BANGOR – The city is the location of two decades-old unsolved cold case mysteries that involve three murdered or missing people, all connected to Sept.13.
Two men who left Worcester, Massachusetts on Sept. 13, 1982 heading north to collect a debt disappeared, and their vehicle was found in Bangor.
On the same date in 1984, a mortally wounded Houlton-area woman was dropped off at an emergency room in Bangor.
She died an hour later and police continue to search for the man who drove her to the hospital.
More than 35 years have passed, but family members of Beverly Polchies continue to search for answers.

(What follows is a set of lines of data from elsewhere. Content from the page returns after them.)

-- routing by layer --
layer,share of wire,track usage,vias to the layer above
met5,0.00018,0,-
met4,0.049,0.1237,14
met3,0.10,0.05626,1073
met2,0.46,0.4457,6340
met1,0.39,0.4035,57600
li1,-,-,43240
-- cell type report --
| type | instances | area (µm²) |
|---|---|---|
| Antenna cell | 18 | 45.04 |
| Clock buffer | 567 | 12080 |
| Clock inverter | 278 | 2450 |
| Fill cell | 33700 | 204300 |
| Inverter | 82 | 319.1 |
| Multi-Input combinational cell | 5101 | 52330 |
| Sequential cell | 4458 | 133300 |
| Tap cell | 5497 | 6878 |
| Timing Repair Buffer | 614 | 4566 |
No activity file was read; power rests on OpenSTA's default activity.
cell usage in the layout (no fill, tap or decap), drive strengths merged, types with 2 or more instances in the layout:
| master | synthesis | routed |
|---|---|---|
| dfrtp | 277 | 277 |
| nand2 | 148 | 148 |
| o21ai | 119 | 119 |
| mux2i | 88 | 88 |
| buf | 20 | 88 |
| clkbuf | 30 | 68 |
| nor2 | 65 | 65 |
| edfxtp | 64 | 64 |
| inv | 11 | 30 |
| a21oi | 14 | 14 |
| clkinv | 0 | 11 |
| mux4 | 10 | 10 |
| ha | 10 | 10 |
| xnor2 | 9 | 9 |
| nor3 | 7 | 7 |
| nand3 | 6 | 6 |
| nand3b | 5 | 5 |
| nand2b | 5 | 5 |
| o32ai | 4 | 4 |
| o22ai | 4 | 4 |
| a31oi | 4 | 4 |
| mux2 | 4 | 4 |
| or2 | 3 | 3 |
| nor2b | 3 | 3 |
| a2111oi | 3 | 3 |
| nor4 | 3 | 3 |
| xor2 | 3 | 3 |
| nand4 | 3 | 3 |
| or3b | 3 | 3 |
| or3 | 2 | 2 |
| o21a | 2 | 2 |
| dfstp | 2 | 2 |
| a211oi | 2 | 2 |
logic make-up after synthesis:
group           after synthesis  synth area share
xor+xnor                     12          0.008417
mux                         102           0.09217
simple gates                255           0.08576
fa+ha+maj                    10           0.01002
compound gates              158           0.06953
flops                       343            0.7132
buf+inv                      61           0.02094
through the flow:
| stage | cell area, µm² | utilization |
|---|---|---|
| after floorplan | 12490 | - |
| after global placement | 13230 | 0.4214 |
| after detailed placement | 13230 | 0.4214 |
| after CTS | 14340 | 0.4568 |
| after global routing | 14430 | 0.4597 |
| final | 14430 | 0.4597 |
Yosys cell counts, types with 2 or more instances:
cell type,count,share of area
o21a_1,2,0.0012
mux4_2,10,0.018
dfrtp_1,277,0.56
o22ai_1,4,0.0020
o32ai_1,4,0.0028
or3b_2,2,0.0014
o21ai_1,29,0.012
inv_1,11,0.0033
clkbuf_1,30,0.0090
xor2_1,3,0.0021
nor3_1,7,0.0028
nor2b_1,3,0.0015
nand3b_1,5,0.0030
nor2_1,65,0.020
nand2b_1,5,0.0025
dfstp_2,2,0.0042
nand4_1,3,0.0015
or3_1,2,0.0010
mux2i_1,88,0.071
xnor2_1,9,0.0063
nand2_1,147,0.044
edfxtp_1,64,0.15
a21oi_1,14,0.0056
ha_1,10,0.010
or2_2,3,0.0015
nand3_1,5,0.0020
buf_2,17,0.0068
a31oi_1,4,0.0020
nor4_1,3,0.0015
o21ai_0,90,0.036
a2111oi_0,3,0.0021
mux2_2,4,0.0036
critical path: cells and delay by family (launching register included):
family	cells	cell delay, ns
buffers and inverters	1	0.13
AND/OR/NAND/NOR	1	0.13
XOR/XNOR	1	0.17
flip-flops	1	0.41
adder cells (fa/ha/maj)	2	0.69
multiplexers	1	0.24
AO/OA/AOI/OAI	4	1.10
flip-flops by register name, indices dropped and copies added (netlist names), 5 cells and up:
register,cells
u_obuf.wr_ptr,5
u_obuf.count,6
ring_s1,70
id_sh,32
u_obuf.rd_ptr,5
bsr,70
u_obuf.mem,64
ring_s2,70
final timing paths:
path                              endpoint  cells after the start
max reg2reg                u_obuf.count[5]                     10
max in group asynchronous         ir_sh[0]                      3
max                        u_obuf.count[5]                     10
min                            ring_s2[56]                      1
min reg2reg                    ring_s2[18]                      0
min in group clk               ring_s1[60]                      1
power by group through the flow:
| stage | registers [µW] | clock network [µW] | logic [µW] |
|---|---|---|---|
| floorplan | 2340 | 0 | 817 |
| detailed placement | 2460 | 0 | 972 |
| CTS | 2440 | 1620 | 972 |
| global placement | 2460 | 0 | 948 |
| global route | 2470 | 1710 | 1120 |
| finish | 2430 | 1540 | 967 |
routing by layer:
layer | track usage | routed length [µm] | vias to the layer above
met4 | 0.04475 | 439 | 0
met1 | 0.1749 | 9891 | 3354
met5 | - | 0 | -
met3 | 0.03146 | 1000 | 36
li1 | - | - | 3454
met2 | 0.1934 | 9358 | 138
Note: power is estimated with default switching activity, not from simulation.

“We feel like, like the ball was dropped and there could have been more done to figure out what happened and that it just wasn’t,” said Jae Polchies, niece of homicide victim Beverly Polchies.

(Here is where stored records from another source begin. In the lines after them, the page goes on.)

**config.mk**
```make
export PLATFORM = sky130hd
export DESIGN_NAME = spi_frame_ctrl
export DESIGN_NICKNAME = d
export VERILOG_FILES = /design/src/hdl/sync2.v /design/src/hdl/byte_fifo.v /design/src/hdl/spi_frame_ctrl.v
export VERILOG_INCLUDE_DIRS = /design/src /design/src/hdl
export SDC_FILE = /design/constraint.sdc
export NUM_CORES = 1
export LEC_CHECK = 0
export BUFFER_PORTS_ARGS = -buffer_cell sky130_fd_sc_hd__buf_4
export CELL_PAD_IN_SITES_DETAIL_PLACEMENT = 2
export CELL_PAD_IN_SITES_GLOBAL_PLACEMENT = 2
export CORE_ASPECT_RATIO = 1.2
export CORE_MARGIN = 3
export CORE_UTILIZATION = 43
export DETAILED_ROUTE_END_ITERATION = 8
export GPL_TIMING_DRIVEN = 0
export PLACE_DENSITY = 0.95
export SETUP_SLACK_MARGIN = 0.05
export SYNTH_ARGS = -nofsm -noshare
export SYNTH_HDL_FRONTEND = slang
export SYNTH_SLANG_ARGS = --single-unit
```
**constraint.sdc**
```tcl
create_clock -name mclk -period 6.4 [get_ports mclk]
set_input_delay 0.32 -clock mclk [delete_from_list [all_inputs] [get_ports mclk]]
set_output_delay 0.32 -clock mclk [all_outputs]
set_load 0.01 [all_outputs]
```
**src/hdl/spi_frame_defines.vh**
```
// constants for the frame and enable control slice
`ifndef SPI_FRAME_DEFINES_VH
`define SPI_FRAME_DEFINES_VH

`define ADDR_W            24
`define ADDR_TX_FRAME_CMD 24'hffe261
`define ADDR_PORT_CONTROL 24'hffe262
`define ADDR_SLICE_STATUS 24'hffe26e
`define ADDR_LINK_CONFIG  24'hffe26f

`define TX_FRAME_CMD_RST  8'h00
`define PORT_CONTROL_RST  8'h00
`define LINK_CONFIG_RST   8'h00

`define TFC_SEL_LEVEL     0
`define TFC_FRAME_LAST    1

`define CTL_ENABLE_LOW    0
`define CTL_MASTER_SEL    1
`define CTL_WIRED_OR      2
`define CTL_CLK_POL       3
`define CTL_PHASE         4
`define CTL_RATE_GEN      5
`define CTL_ENABLE_HIGH   6
`define CTL_DATA_IRQ      7

`define CFG_SEL_OUT_EN    0

`define DIR_DISABLED      2'b00
`define DIR_RX_ONLY       2'b01
`define DIR_TX_ONLY       2'b10
`define DIR_TX_RX         2'b11

`define ALL_ONES_CHAR     8'hff
`define CHAR_BITS         8
`define FIFO_DEPTH        8

`endif

```
**src/hdl/sync2.v**
```verilog
// two-stage synchroniser for signals from outside the clock domain
`timescale 1ns/1ps
`default_nettype none
module sync2 #(
   parameter WIDTH = 1
) (
   input  wire             mclk,
   input  wire             reset_n,
   input  wire [WIDTH-1:0] d_in,
   output reg  [WIDTH-1:0] q_out
);
   reg [WIDTH-1:0] meta_r;

   always @(posedge mclk or negedge reset_n) begin
      if (!reset_n) begin
         meta_r <= {WIDTH{1'b0}};
         q_out  <= {WIDTH{1'b0}};
      end else begin
         meta_r <= d_in;
         q_out  <= meta_r;
      end
   end
endmodule
`default_nettype wire

```
**src/hdl/byte_fifo.v**
```verilog
// synchronous fifo with valid and ready on both sides
`timescale 1ns/1ps
`default_nettype none
module byte_fifo #(
   parameter WIDTH = 10,
   parameter DEPTH = 8,
   parameter AW    = 3
) (
   input  wire             mclk,
   input  wire             reset_n,
   input  wire             in_valid,
   output wire             in_ready,
   input  wire [WIDTH-1:0] in_data,
   output wire             out_valid,
   input  wire             out_ready,
   output wire [WIDTH-1:0] out_data,
   output reg  [AW:0]      level
);
   reg [WIDTH-1:0] mem [0:DEPTH-1];
   reg [AW-1:0]    wr_ptr_r;
   reg [AW-1:0]    rd_ptr_r;
   wire            push;
   wire            pop;

   assign in_ready  = (level != DEPTH[AW:0]);
   assign out_valid = (level != {(AW+1){1'b0}});
   assign out_data  = mem[rd_ptr_r];
   assign push      = in_valid & in_ready;
   assign pop       = out_valid & out_ready;

   always @(posedge mclk) begin
      if (push) begin
         mem[wr_ptr_r] <= in_data;
      end
   end

   always @(posedge mclk or negedge reset_n) begin
      if (!reset_n) begin
         wr_ptr_r <= {AW{1'b0}};
         rd_ptr_r <= {AW{1'b0}};
         level    <= {(AW+1){1'b0}};
      end else begin
         if (push) begin
            wr_ptr_r <= (wr_ptr_r == DEPTH[AW-1:0] - 1'b1) ? {AW{1'b0}} : wr_ptr_r + 1'b1;
         end
         if (pop) begin
            rd_ptr_r <= (rd_ptr_r == DEPTH[AW-1:0] - 1'b1) ? {AW{1'b0}} : rd_ptr_r + 1'b1;
         end
         if (push & !pop) begin
            level <= level + 1'b1;
         end else if (pop & !push) begin
            level <= level - 1'b1;
         end
      end
   end
endmodule
`default_nettype wire

```
**src/hdl/spi_frame_ctrl.v**
```verilog
// frame, select and enable/direction control of the serial peripheral port
// Overview of operation
// - master: after frame-last byte shifts out, toggle select and clear frame-last.
// - frame-last and select level set by cpu write or by dma inputs.
// - with select output enabled in master mode, select level bit drives the select pin.
// - tx frame command bits 7:2 read zero; register resets to zero.
// - control register bit order fixed; all bits read/write, reset zero.
// - data irq enable low: no tx-empty/rx-full irq, errors still interrupt.
// - data irq enable high: tx-empty and rx-full also interrupt.
// - data irq enable never masks error interrupts.
// - enable/direction code is control bit 6 high, bit 0 low.
// - code 00 disables port; rate generator timer when rate control set.
// - receive-only: tx-empty asserts, no tx irq or tx dma request.
// - receive-only slave shifts out all-ones characters.
// - transmit-only: rx-full asserts, no rx irq or rx dma request.
// - transmit/receive: both flags, irqs and dma requests active.
// - dma requests on tx-empty and rx-full; acknowledges accepted.
// - dma select level high sets the select bit with first byte; dma eof sets frame-last.
`timescale 1ns/1ps
`default_nettype none
`include "spi_frame_defines.vh"
module spi_frame_ctrl #(
   parameter CHAR_BITS  = `CHAR_BITS,
   parameter FIFO_DEPTH = `FIFO_DEPTH
) (
   input  wire                mclk,
   input  wire                reset_n,
   input  wire [`ADDR_W-1:0]  reg_addr,
   input  wire [7:0]          reg_wdata,
   input  wire                reg_wr,
   input  wire                reg_rd,
   output reg  [7:0]          reg_rdata,
   input  wire                sck_pin,
   input  wire                tx_empty_flag,
   input  wire                rx_full_flag,
   input  wire                tx_underrun_flag,
   input  wire                collision_flag,
   input  wire                slave_abort_flag,
   input  wire                rx_overrun_flag,
   input  wire                rate_gen_timeout,
   input  wire                shift_start,
   input  wire                dma_tx_ack,
   input  wire [7:0]          dma_tx_data,
   input  wire                dma_tx_first,
   input  wire                dma_tx_sel_level,
   input  wire                dma_tx_eof,
   input  wire                dma_rx_ack,
   output reg                 dma_tx_req,
   output reg                 dma_rx_req,
   output reg                 tx_load,
   output reg  [7:0]          tx_load_data,
   output reg                 select_out,
   output reg                 select_oe,
   output reg                 irq,
   output reg  [7:0]          port_control_q,
   output reg                 rate_gen_timer_en
);
   localparam ST_IDLE  = 1'b0;
   localparam ST_SHIFT = 1'b1;
   localparam FW       = 10;
   localparam CW       = 4;

   reg              frame_last_flag_r;
   reg              frame_last_flag_nxt;
   reg              select_level_bit_r;
   reg              select_level_bit_nxt;
   reg              select_output_enable_r;
   reg              st_r;
   reg              st_nxt;
   reg  [CW-1:0]    bit_cnt_r;
   reg  [CW-1:0]    bit_cnt_nxt;
   reg              sck_prev_r;
   reg              tx_ack_pend_r;
   reg              rx_ack_pend_r;
   reg              tx_empty_prev_r;
   reg              rx_full_prev_r;
   reg              frame_done;
   wire             sck_sync;
   wire [1:0]       dir_code;
   wire             tx_path;
   wire             rx_path;
   wire             master_mode;
   wire             clk_pol;
   wire             idle_edge;
   wire             fifo_in_ready;
   wire             fifo_out_valid;
   wire             fifo_out_ready;
   wire [FW-1:0]    fifo_out_data;
   wire [3:0]       fifo_level;
   wire             pop;
   wire             wr_tfc;
   wire             wr_ctl;
   wire             wr_cfg;
   wire             err_any;
   wire             data_irq;

   // register write decode
   assign wr_tfc = reg_wr & (reg_addr == `ADDR_TX_FRAME_CMD);
   assign wr_ctl = reg_wr & (reg_addr == `ADDR_PORT_CONTROL);
   assign wr_cfg = reg_wr & (reg_addr == `ADDR_LINK_CONFIG);

   // enable and direction decode
   assign dir_code    = {port_control_q[`CTL_ENABLE_HIGH],
                         port_control_q[`CTL_ENABLE_LOW]};
   assign tx_path     = dir_code[1];
   assign rx_path     = dir_code[0];
   assign master_mode = port_control_q[`CTL_MASTER_SEL];
   assign clk_pol     = port_control_q[`CTL_CLK_POL];

   // link clock sampled into the system domain
   sync2 #(
      .WIDTH (1)
   ) u_sck_sync (
      .mclk    (mclk),
      .reset_n (reset_n),
      .d_in    (sck_pin),
      .q_out   (sck_sync)
   );

   // an edge back to the idle level closes one bit
   assign idle_edge = (sck_sync != sck_prev_r) & (sck_sync == clk_pol);

   // dma transmit bytes wait here for the shifter
   byte_fifo #(
      .WIDTH (FW),
      .DEPTH (FIFO_DEPTH),
      .AW    (3)
   ) u_tx_fifo (
      .mclk      (mclk),
      .reset_n   (reset_n),
      .in_valid  (dma_tx_ack),
      .in_ready  (fifo_in_ready),
      .in_data   ({dma_tx_eof, dma_tx_first & dma_tx_sel_level, dma_tx_data}),
      .out_valid (fifo_out_valid),
      .out_ready (fifo_out_ready),
      .out_data  (fifo_out_data),
      .level     (fifo_level)
   );

   // shifter takes a byte only when idle and its buffer is empty
   assign fifo_out_ready = (st_r == ST_IDLE) & tx_empty_flag & tx_path;
   assign pop            = fifo_out_valid & fifo_out_ready;

   // byte tracking on the link clock edges
   always @* begin
      st_nxt      = st_r;
      bit_cnt_nxt = bit_cnt_r;
      frame_done  = 1'b0;
      case (st_r)
         ST_IDLE: begin
            if (pop | shift_start) begin
               st_nxt      = ST_SHIFT;
               bit_cnt_nxt = {CW{1'b0}};
            end
         end
         ST_SHIFT: begin
            if (idle_edge) begin
               if (bit_cnt_r == CHAR_BITS[CW-1:0] - 1'b1) begin
                  st_nxt     = ST_IDLE;
                  frame_done = 1'b1;
               end else begin
                  bit_cnt_nxt = bit_cnt_r + 1'b1;
               end
            end
         end
         default: begin
            st_nxt      = ST_IDLE;
            bit_cnt_nxt = {CW{1'b0}};
         end
      endcase
   end

   // frame-last and select level update, set wins over auto clear
   always @* begin
      frame_last_flag_nxt  = frame_last_flag_r;
      select_level_bit_nxt = select_level_bit_r;
      if (frame_done & master_mode & frame_last_flag_r) begin
         frame_last_flag_nxt  = 1'b0;
         select_level_bit_nxt = ~select_level_bit_r;
      end
      if (wr_tfc) begin
         frame_last_flag_nxt  = reg_wdata[`TFC_FRAME_LAST];
         select_level_bit_nxt = reg_wdata[`TFC_SEL_LEVEL];
      end
      if (pop) begin
         if (fifo_out_data[8]) begin
            select_level_bit_nxt = 1'b1;
         end else if (fifo_out_data[9] == 1'b0 && select_level_bit_nxt == 1'b1 &&
                      1'b0) begin
            select_level_bit_nxt = 1'b0;
         end
         if (fifo_out_data[9]) begin
            frame_last_flag_nxt = 1'b1;
         end
      end
   end

   assign err_any  = tx_underrun_flag | collision_flag |
                     slave_abort_flag | rx_overrun_flag;
   assign data_irq = port_control_q[`CTL_DATA_IRQ] &
                     ((tx_empty_flag & tx_path) |
                      (rx_full_flag & rx_path));

   // state, registers and outputs
   always @(posedge mclk or negedge reset_n) begin
      if (!reset_n) begin
         frame_last_flag_r      <= 1'b0;
         select_level_bit_r     <= 1'b0;
         select_output_enable_r <= 1'b0;
         port_control_q         <= `PORT_CONTROL_RST;
         st_r                   <= ST_IDLE;
         bit_cnt_r              <= {CW{1'b0}};
         sck_prev_r             <= 1'b0;
         tx_ack_pend_r          <= 1'b0;
         rx_ack_pend_r          <= 1'b0;
         tx_empty_prev_r        <= 1'b0;
         rx_full_prev_r         <= 1'b0;
         dma_tx_req             <= 1'b0;
         dma_rx_req             <= 1'b0;
         tx_load                <= 1'b0;
         tx_load_data           <= 8'h00;
         select_out             <= 1'b1;
         select_oe              <= 1'b0;
         irq                    <= 1'b0;
         rate_gen_timer_en      <= 1'b0;
         reg_rdata              <= 8'h00;
      end else begin
         frame_last_flag_r  <= frame_last_flag_nxt;
         select_level_bit_r <= select_level_bit_nxt;
         st_r               <= st_nxt;
         bit_cnt_r          <= bit_cnt_nxt;
         sck_prev_r         <= sck_sync;
         tx_empty_prev_r    <= tx_empty_flag;
         rx_full_prev_r     <= rx_full_flag;
         if (wr_ctl) begin
            port_control_q <= reg_wdata;
         end
         if (wr_cfg) begin
            select_output_enable_r <= reg_wdata[`CFG_SEL_OUT_EN];
         end

         // select pin follows the bit in the same cycle as any change while select output is enabled, else held high
         if (select_output_enable_r) begin
            select_out <= select_level_bit_nxt;
         end else begin
            select_out <= 1'b1;
         end
         select_oe <= select_output_enable_r & master_mode;

         // byte handed to the shifter
         tx_load <= pop;
         if (pop) begin
            if (dir_code == `DIR_RX_ONLY && !master_mode) begin
               tx_load_data <= `ALL_ONES_CHAR;
            end else begin
               tx_load_data <= fifo_out_data[7:0];
            end
         end else if (shift_start && dir_code == `DIR_RX_ONLY && !master_mode) begin
            tx_load_data <= `ALL_ONES_CHAR;
         end

         // transmit dma request, held off by ack until tx-empty re-asserts
         if (dma_tx_ack) begin
            tx_ack_pend_r <= 1'b1;
         end else if (tx_empty_flag & !tx_empty_prev_r) begin
            tx_ack_pend_r <= 1'b0;
         end
         dma_tx_req <= tx_path & tx_empty_flag & fifo_in_ready &
                       !dma_tx_ack & !tx_ack_pend_r;

         // receive dma request, held off by ack until rx-full falls
         if (dma_rx_ack) begin
            rx_ack_pend_r <= 1'b1;
         end else if (!rx_full_flag & rx_full_prev_r) begin
            rx_ack_pend_r <= 1'b0;
         end
         dma_rx_req <= rx_path & rx_full_flag &
                       !dma_rx_ack & !rx_ack_pend_r;

         // interrupt line: data gated, errors never, timer when disabled
         rate_gen_timer_en <= (dir_code == `DIR_DISABLED) &
                              port_control_q[`CTL_RATE_GEN];
         irq <= data_irq | err_any |
                (rate_gen_timer_en & rate_gen_timeout);

         // read data stands one cycle only
         reg_rdata <= 8'h00;
         if (reg_rd) begin
            case (reg_addr)
               `ADDR_TX_FRAME_CMD:
                  reg_rdata <= {6'h00, frame_last_flag_r, select_level_bit_r};
               `ADDR_PORT_CONTROL:
                  reg_rdata <= port_control_q;
               `ADDR_LINK_CONFIG:
                  reg_rdata <= {7'h00, select_output_enable_r};
               `ADDR_SLICE_STATUS:
                  reg_rdata <= {fifo_level, tx_ack_pend_r, rx_ack_pend_r,
                                fifo_in_ready, st_r};
               default:
                  reg_rdata <= 8'h00;
            endcase
         end
      end
   end
endmodule
`default_nettype wire

```
==> flow_metrics.tcl <==
set metrics [dict create \
    avgSynthCellArea_um2 15.3 \
    wire_per_inst_um 29.5 \
    synth_top_family_by_area "multiplexers" \
    layout-drive-gt1-share_pct 34.6 \
    status "completed" \
    routed_wl_mm 19.1 \
    cp-end-kind "flop" \
    cp.arrival_ns 3.49 \
    peakVddDrop_mv 0.190 \
    clock.fmax_mhz 313 \
    synthAdderAreaFrac_pct 2.16 \
    cts_root_buf "clkbuf_16" \
    rsz0062_at_grt "false" \
    yosysWarnings 0 \
    final_nets 542 \
    path_delay_family "simple AND/OR/NAND/NOR gates" \
    synth_top_area_share_pct 43.1 \
    finalCritPeriodShare_pct 49.9 \
    synth_most_common_cell "edfxtp_1" \
    die_h_um 131 \
    drv_slew 0 \
    holdCritPathClass "in2reg" \
    setup_viol 0 \
    grt_antenna_before_repair 0 \
    firstDrtPassIters 4 \
    synth-simple-area-share_pct 10.2 \
    leakagePower_uw 0.00282 \
    critical_path_buf_inv_count 2 \
    cp_slowest_cell "dfrtp_1" \
    core-area_mm2 0.0124 \
    syn_to_final_growth_pct 26.8 \
    grt_pass1_vias 4460 \
    start_util_pct 45.0 \
    synthCells 365 \
    clock_skew_ns 0.0143 \
    tns_ns 0 \
    cts_resized 0 \
    synth-edff-count 80 \
    die_w_um 110 \
    die_area_mm2 0.0144 \
    synth_compound_area_share_pct 5.46 \
    relSlewSlack_pct 17.7 \
    clock_latency_ns 0.43 \
    fin_area_mm2 0.00706 \
    cts_tree "yes" \
    fillers 1105 \
    dpl-instance-area_mm2 0.00647 \
    synth_seq_cells 136 \
    syn-num-nets 432 \
    antenna_left 0 \
    clock-sinks 136 \
    synth.area.mux_share_pct 11.2 \
    hold_viol 0 \
    cts_buffers 17 \
    crit_fanout 7 \
    fin_crit_ns 3.19 \
    seqCellArea_mm2 0.00380 \
    std_cell_rows 44 \
    worstMarginPinSlew_ns 1.23 \
    synth_xor_area_share_pct 1.26 \
    synth_area_leader_cell "edfxtp_1" \
    path_class "reg2reg" \
    htree_levels 4 \
    grt_pass1_wl_mm 29.0 \
    synth-async-reset-ratio_pct 41.2 \
    cts_max_path_buffers 2 \
    vias_per_cell 5.93 \
    path_cells "nor3_1 -> nand2_1 -> nand2_1 -> inv_1 -> ha_1 -> inv_1 -> ha_1 -> a21o_1 -> a21oi_1 -> xnor2_1 -> nor2_1 -> xor2_1" \
    vias 3850 \
    yosysSeqAreaShare_pct 68.3 \
    synthDistinctLibCells 47 \
    max-cap-violations 0 \
    cpPeakStageDelay_ns 0.47 \
    syn_area_mm2 0.00557 \
    ios 89 \
    grt_start_max_net_pins 57 \
    synth_commonest_cells "edfxtp_1 (80), dfrtp_1 (55), nand2_1 (39), nor2_1 (28), mux4_2 (19)" \
    track_usage_pct 28.8 \
    clk_pin_slew_worst_paths_ns 0.06 \
    overflow 0 \
    cp_data_required_time_ns 6.70 \
    routabilityCongestion 0.787 \
    power.density_mw_per_mm2 352 \
    ys_top_cells_by_area "edfxtp_1 (43%), dfrtp_1 (25%), mux4_2 (7.7%)" \
    cp-start-kind "flop" \
    drc 0 \
    diodes 0 \
    drt_iter0_drc 342 \
    io_buffers 86 \
    synth_ff_type "edfxtp_1" \
    dpl.hpwl_mm 11.4 \
    multi_input_area_mm2 0.00172 \
]
routing by layer:
layer  vias to the layer above  track usage (%)  share of wire, %
li1                       1622                -                 -
met1                      2025             32.9                38
met2                       155             50.6                53
met3                        48             6.44               5.1
met4                         0             14.4               3.7
met5                         -                0                 0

She was only nine days old when her aunt died, but her family kept her memory alive.
“She was a good person, she was,” Jae Polchies recalls them telling her.
Beverly Polchies was a 25-year-old mother and member of the Houlton Band of Maliseet Indians who lived in nearby Woodstock, New Brunswick.
Old Town police initially picked her up for being intoxicated and took her to Indian Island. That evening, an Indian Island police officer dropped her off along Route 2 in Milford so she could hitchhike home.
Police said it was just over an hour later when a slender white man, driving a white car, pulled into the entrance of Eastern Maine Medical Center’s emergency room. The driver told hospital staff Polchies had been hit by a car, then he took off.
The medical examiner determined it was a homicide, but has never released the cause of her death. Only the killer knows how she died.
Law enforcement continue to search for the driver, who would be in his 60s or 70s if he still lives.
Two years earlier, John Joyce, 33, and William Garlick, 27, left their Massachusetts home driving a 1980 black Corvette. According to police, they were on their way to Alton to collect a $22,000 debt.
The sports car was found at the Bangor Mall the following day with its ignition removed and the inside of the car torn apart. Garlick’s wallet was on the front seat. The men have never been seen again.
“Maybe somebody somewhere after all this time will see it and if they know something, will say something,” Polchies said.